[Stored data]
### src/rtl/ram_access_arb.sv
// ============================================================================
// Module   : ram_access_arb
// Brief    : Round-robin write/read arbiter with bounded bursts and an array
//            fill engine, driving a single-port synchronous RAM.
// Revision : 1.0 - initial release
// ============================================================================
`default_nettype none

module ram_access_arb #(
    parameter int          AW        = 8,
    parameter int          DW        = 8,
    parameter int          BURST_MAX = 4,
    parameter int          INIT_INC  = 1,
    parameter logic [DW-1:0] INIT_VAL = '0
) (
    input  logic          clk,
    input  logic          rst,
    input  logic          wr_req,
    input  logic [AW-1:0] wr_addr,
    input  logic [DW-1:0] wr_data,
    output logic          wr_gnt,
    input  logic          rd_req,
    input  logic [AW-1:0] rd_addr,
    output logic          rd_gnt,
    output logic          rd_valid,
    output logic [DW-1:0] rd_data,
    input  logic          init_start,
    output logic          init_done,
    output logic          busy,
    output logic          ram_en,
    output logic          ram_we,
    output logic [AW-1:0] ram_addr,
    output logic [DW-1:0] ram_din,
    input  logic [DW-1:0] ram_dout
);

    localparam int            c_CW   = (BURST_MAX > 1) ? $clog2(BURST_MAX) : 1;
    localparam logic [c_CW-1:0] c_BURST_LAST = c_CW'(BURST_MAX - 1);
    localparam logic [AW:0]   c_INIT_LAST = {1'b0, {AW{1'b1}}};

    typedef enum logic [1:0] {
        ST_OWN_W = 2'd0,
        ST_OWN_R = 2'd1,
        ST_INIT  = 2'd2
    } state_t;

    state_t          state_q, state_d;
    logic [c_CW-1:0] burst_q, burst_d;
    logic [AW:0]     init_cnt_q, init_cnt_d;
    logic            en_q, en_d;
    logic            we_q, we_d;
    logic [AW-1:0]   addr_q, addr_d;
    logic [DW-1:0]   din_q, din_d;
    logic            rd_issue_q, rd_issue_d;
    logic            rd_valid_q;
    logic            init_done_q, init_done_d;

    logic w_own_r;
    logic w_wr_gnt;
    logic w_rd_gnt;

    assign w_own_r = (state_q == ST_OWN_R);

    always_comb begin
        state_d     = state_q;
        burst_d     = burst_q;
        init_cnt_d  = init_cnt_q;
        en_d        = 1'b0;
        we_d        = 1'b0;
        addr_d      = addr_q;
        din_d       = din_q;
        rd_issue_d  = 1'b0;
        init_done_d = 1'b0;
        w_wr_gnt    = 1'b0;
        w_rd_gnt    = 1'b0;

        case (state_q)
            ST_OWN_W, ST_OWN_R: begin
                w_wr_gnt = wr_req && (!rd_req || !w_own_r);
                w_rd_gnt = rd_req && !w_wr_gnt;
                if (w_wr_gnt) begin
                    en_d   = 1'b1;
                    we_d   = 1'b1;
                    addr_d = wr_addr;
                    din_d  = wr_data;
                end else if (w_rd_gnt) begin
                    en_d       = 1'b1;
                    addr_d     = rd_addr;
                    rd_issue_d = 1'b1;
                end
                // Under contention the owner is the one transferring.
                if (wr_req && rd_req) begin
                    if (burst_q == c_BURST_LAST) begin
                        state_d = w_own_r ? ST_OWN_W : ST_OWN_R;
                        burst_d = '0;
                    end else begin
                        burst_d = burst_q + c_CW'(1);
                    end
                end else begin
                    burst_d = '0;
                    if (w_wr_gnt) begin
                        state_d = ST_OWN_W;
                    end else if (w_rd_gnt) begin
                        state_d = ST_OWN_R;
                    end
                end
                if (init_start) begin
                    state_d    = ST_INIT;
                    init_cnt_d = '0;
                end
            end
            ST_INIT: begin
                en_d       = 1'b1;
                we_d       = 1'b1;
                addr_d     = init_cnt_q[AW-1:0];
                din_d      = (INIT_INC != 0) ? DW'(init_cnt_q[AW-1:0]) : INIT_VAL;
                init_cnt_d = init_cnt_q + (AW+1)'(1);
                if (init_cnt_q == c_INIT_LAST) begin
                    state_d     = ST_OWN_W;
                    burst_d     = '0;
                    init_done_d = 1'b1;
                end
            end
            default: begin
                state_d = ST_OWN_W;
            end
        endcase
    end

    always_ff @(posedge clk or posedge rst) begin
        if (rst) begin
            state_q     <= ST_OWN_W;
            burst_q     <= '0;
            init_cnt_q  <= '0;
            en_q        <= 1'b0;
            we_q        <= 1'b0;
            addr_q      <= '0;
            din_q       <= '0;
            rd_issue_q  <= 1'b0;
            rd_valid_q  <= 1'b0;
            init_done_q <= 1'b0;
        end else begin
            state_q     <= state_d;
            burst_q     <= burst_d;
            init_cnt_q  <= init_cnt_d;
            en_q        <= en_d;
            we_q        <= we_d;
            addr_q      <= addr_d;
            din_q       <= din_d;
            rd_issue_q  <= rd_issue_d;
            rd_valid_q  <= rd_issue_q;
            init_done_q <= init_done_d;
        end
    end

    assign wr_gnt    = w_wr_gnt & ~rst;
    assign rd_gnt    = w_rd_gnt & ~rst;
    assign busy      = (state_q == ST_INIT);
    assign ram_en    = en_q;
    assign ram_we    = we_q;
    assign ram_addr  = addr_q;
    assign ram_din   = din_q;
    assign rd_valid  = rd_valid_q;
    assign rd_data   = ram_dout;
    assign init_done = init_done_q;

endmodule

`default_nettype wire
$ cat config.mk
export PLATFORM = sky130hd
export DESIGN_NAME = audio_cmd_queue
export DESIGN_NICKNAME = d
export VERILOG_FILES = /design/src/rtl/audio_cmd_queue.sv
export SDC_FILE = /design/constraint.sdc
export NUM_CORES = 1
export LEC_CHECK = 0
export ABC_CLOCK_PERIOD_IN_PS = 3800
export BUFFER_PORTS_ARGS = -buffer_cell sky130_fd_sc_hd__buf_2
export CAP_MARGIN = 30
export CORE_ASPECT_RATIO = 0.5
export CORE_MARGIN = 3
export CORE_UTILIZATION = 60
export CTS_BUF_LIST = sky130_fd_sc_hd__clkbuf_2 sky130_fd_sc_hd__clkbuf_4 sky130_fd_sc_hd__clkbuf_8
export CTS_CLUSTER_DIAMETER = 30
export CTS_CLUSTER_SIZE = 24
export DETAILED_ROUTE_END_ITERATION = 8
export PLACE_DENSITY = 0.8
export SLEW_MARGIN = 20
export SYNTH_ARGS = -nofsm -noshare
export SYNTH_HDL_FRONTEND = slang
export SYNTH_SLANG_ARGS = --single-unit
$ cat constraint.sdc
create_clock -name clk -period 3.8 [get_ports clk]
set_clock_uncertainty 0.2 [all_clocks]
set_input_delay 0.76 -clock clk [delete_from_list [all_inputs] [get_ports clk]]
set_output_delay 0.76 -clock clk [all_outputs]
set_load 0.02 [all_outputs]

Exercise instructions: Copy the data above exactly. Every line must be included.

Solution:
### src/rtl/ram_access_arb.sv
// ============================================================================
// Module   : ram_access_arb
// Brief    : Round-robin write/read arbiter with bounded bursts and an array
//            fill engine, driving a single-port synchronous RAM.
// Revision : 1.0 - initial release
// ============================================================================
`default_nettype none

module ram_access_arb #(
    parameter int          AW        = 8,
    parameter int          DW        = 8,
    parameter int          BURST_MAX = 4,
    parameter int          INIT_INC  = 1,
    parameter logic [DW-1:0] INIT_VAL = '0
) (
    input  logic          clk,
    input  logic          rst,
    input  logic          wr_req,
    input  logic [AW-1:0] wr_addr,
    input  logic [DW-1:0] wr_data,
    output logic          wr_gnt,
    input  logic          rd_req,
    input  logic [AW-1:0] rd_addr,
    output logic          rd_gnt,
    output logic          rd_valid,
    output logic [DW-1:0] rd_data,
    input  logic          init_start,
    output logic          init_done,
    output logic          busy,
    output logic          ram_en,
    output logic          ram_we,
    output logic [AW-1:0] ram_addr,
    output logic [DW-1:0] ram_din,
    input  logic [DW-1:0] ram_dout
);

    localparam int            c_CW   = (BURST_MAX > 1) ? $clog2(BURST_MAX) : 1;
    localparam logic [c_CW-1:0] c_BURST_LAST = c_CW'(BURST_MAX - 1);
    localparam logic [AW:0]   c_INIT_LAST = {1'b0, {AW{1'b1}}};

    typedef enum logic [1:0] {
        ST_OWN_W = 2'd0,
        ST_OWN_R = 2'd1,
        ST_INIT  = 2'd2
    } state_t;

    state_t          state_q, state_d;
    logic [c_CW-1:0] burst_q, burst_d;
    logic [AW:0]     init_cnt_q, init_cnt_d;
    logic            en_q, en_d;
    logic            we_q, we_d;
    logic [AW-1:0]   addr_q, addr_d;
    logic [DW-1:0]   din_q, din_d;
    logic            rd_issue_q, rd_issue_d;
    logic            rd_valid_q;
    logic            init_done_q, init_done_d;

    logic w_own_r;
    logic w_wr_gnt;
    logic w_rd_gnt;

    assign w_own_r = (state_q == ST_OWN_R);

    always_comb begin
        state_d     = state_q;
        burst_d     = burst_q;
        init_cnt_d  = init_cnt_q;
        en_d        = 1'b0;
        we_d        = 1'b0;
        addr_d      = addr_q;
        din_d       = din_q;
        rd_issue_d  = 1'b0;
        init_done_d = 1'b0;
        w_wr_gnt    = 1'b0;
        w_rd_gnt    = 1'b0;

        case (state_q)
            ST_OWN_W, ST_OWN_R: begin
                w_wr_gnt = wr_req && (!rd_req || !w_own_r);
                w_rd_gnt = rd_req && !w_wr_gnt;
                if (w_wr_gnt) begin
                    en_d   = 1'b1;
                    we_d   = 1'b1;
                    addr_d = wr_addr;
                    din_d  = wr_data;
                end else if (w_rd_gnt) begin
                    en_d       = 1'b1;
                    addr_d     = rd_addr;
                    rd_issue_d = 1'b1;
                end
                // Under contention the owner is the one transferring.
                if (wr_req && rd_req) begin
                    if (burst_q == c_BURST_LAST) begin
                        state_d = w_own_r ? ST_OWN_W : ST_OWN_R;
                        burst_d = '0;
                    end else begin
                        burst_d = burst_q + c_CW'(1);
                    end
                end else begin
                    burst_d = '0;
                    if (w_wr_gnt) begin
                        state_d = ST_OWN_W;
                    end else if (w_rd_gnt) begin
                        state_d = ST_OWN_R;
                    end
                end
                if (init_start) begin
                    state_d    = ST_INIT;
                    init_cnt_d = '0;
                end
            end
            ST_INIT: begin
                en_d       = 1'b1;
                we_d       = 1'b1;
                addr_d     = init_cnt_q[AW-1:0];
                din_d      = (INIT_INC != 0) ? DW'(init_cnt_q[AW-1:0]) : INIT_VAL;
                init_cnt_d = init_cnt_q + (AW+1)'(1);
                if (init_cnt_q == c_INIT_LAST) begin
                    state_d     = ST_OWN_W;
                    burst_d     = '0;
                    init_done_d = 1'b1;
                end
            end
            default: begin
                state_d = ST_OWN_W;
            end
        endcase
    end

    always_ff @(posedge clk or posedge rst) begin
        if (rst) begin
            state_q     <= ST_OWN_W;
            burst_q     <= '0;
            init_cnt_q  <= '0;
            en_q        <= 1'b0;
            we_q        <= 1'b0;
            addr_q      <= '0;
            din_q       <= '0;
            rd_issue_q  <= 1'b0;
            rd_valid_q  <= 1'b0;
            init_done_q <= 1'b0;
        end else begin
            state_q     <= state_d;
            burst_q     <= burst_d;
            init_cnt_q  <= init_cnt_d;
            en_q        <= en_d;
            we_q        <= we_d;
            addr_q      <= addr_d;
            din_q       <= din_d;
            rd_issue_q  <= rd_issue_d;
            rd_valid_q  <= rd_issue_q;
            init_done_q <= init_done_d;
        end
    end

    assign wr_gnt    = w_wr_gnt & ~rst;
    assign rd_gnt    = w_rd_gnt & ~rst;
    assign busy      = (state_q == ST_INIT);
    assign ram_en    = en_q;
    assign ram_we    = we_q;
    assign ram_addr  = addr_q;
    assign ram_din   = din_q;
    assign rd_valid  = rd_valid_q;
    assign rd_data   = ram_dout;
    assign init_done = init_done_q;

endmodule

`default_nettype wire
$ cat config.mk
export PLATFORM = sky130hd
export DESIGN_NAME = audio_cmd_queue
export DESIGN_NICKNAME = d
export VERILOG_FILES = /design/src/rtl/audio_cmd_queue.sv
export SDC_FILE = /design/constraint.sdc
export NUM_CORES = 1
export LEC_CHECK = 0
export ABC_CLOCK_PERIOD_IN_PS = 3800
export BUFFER_PORTS_ARGS = -buffer_cell sky130_fd_sc_hd__buf_2
export CAP_MARGIN = 30
export CORE_ASPECT_RATIO = 0.5
export CORE_MARGIN = 3
export CORE_UTILIZATION = 60
export CTS_BUF_LIST = sky130_fd_sc_hd__clkbuf_2 sky130_fd_sc_hd__clkbuf_4 sky130_fd_sc_hd__clkbuf_8
export CTS_CLUSTER_DIAMETER = 30
export CTS_CLUSTER_SIZE = 24
export DETAILED_ROUTE_END_ITERATION = 8
export PLACE_DENSITY = 0.8
export SLEW_MARGIN = 20
export SYNTH_ARGS = -nofsm -noshare
export SYNTH_HDL_FRONTEND = slang
export SYNTH_SLANG_ARGS = --single-unit
$ cat constraint.sdc
create_clock -name clk -period 3.8 [get_ports clk]
set_clock_uncertainty 0.2 [all_clocks]
set_input_delay 0.76 -clock clk [delete_from_list [all_inputs] [get_ports clk]]
set_output_delay 0.76 -clock clk [all_outputs]
set_load 0.02 [all_outputs]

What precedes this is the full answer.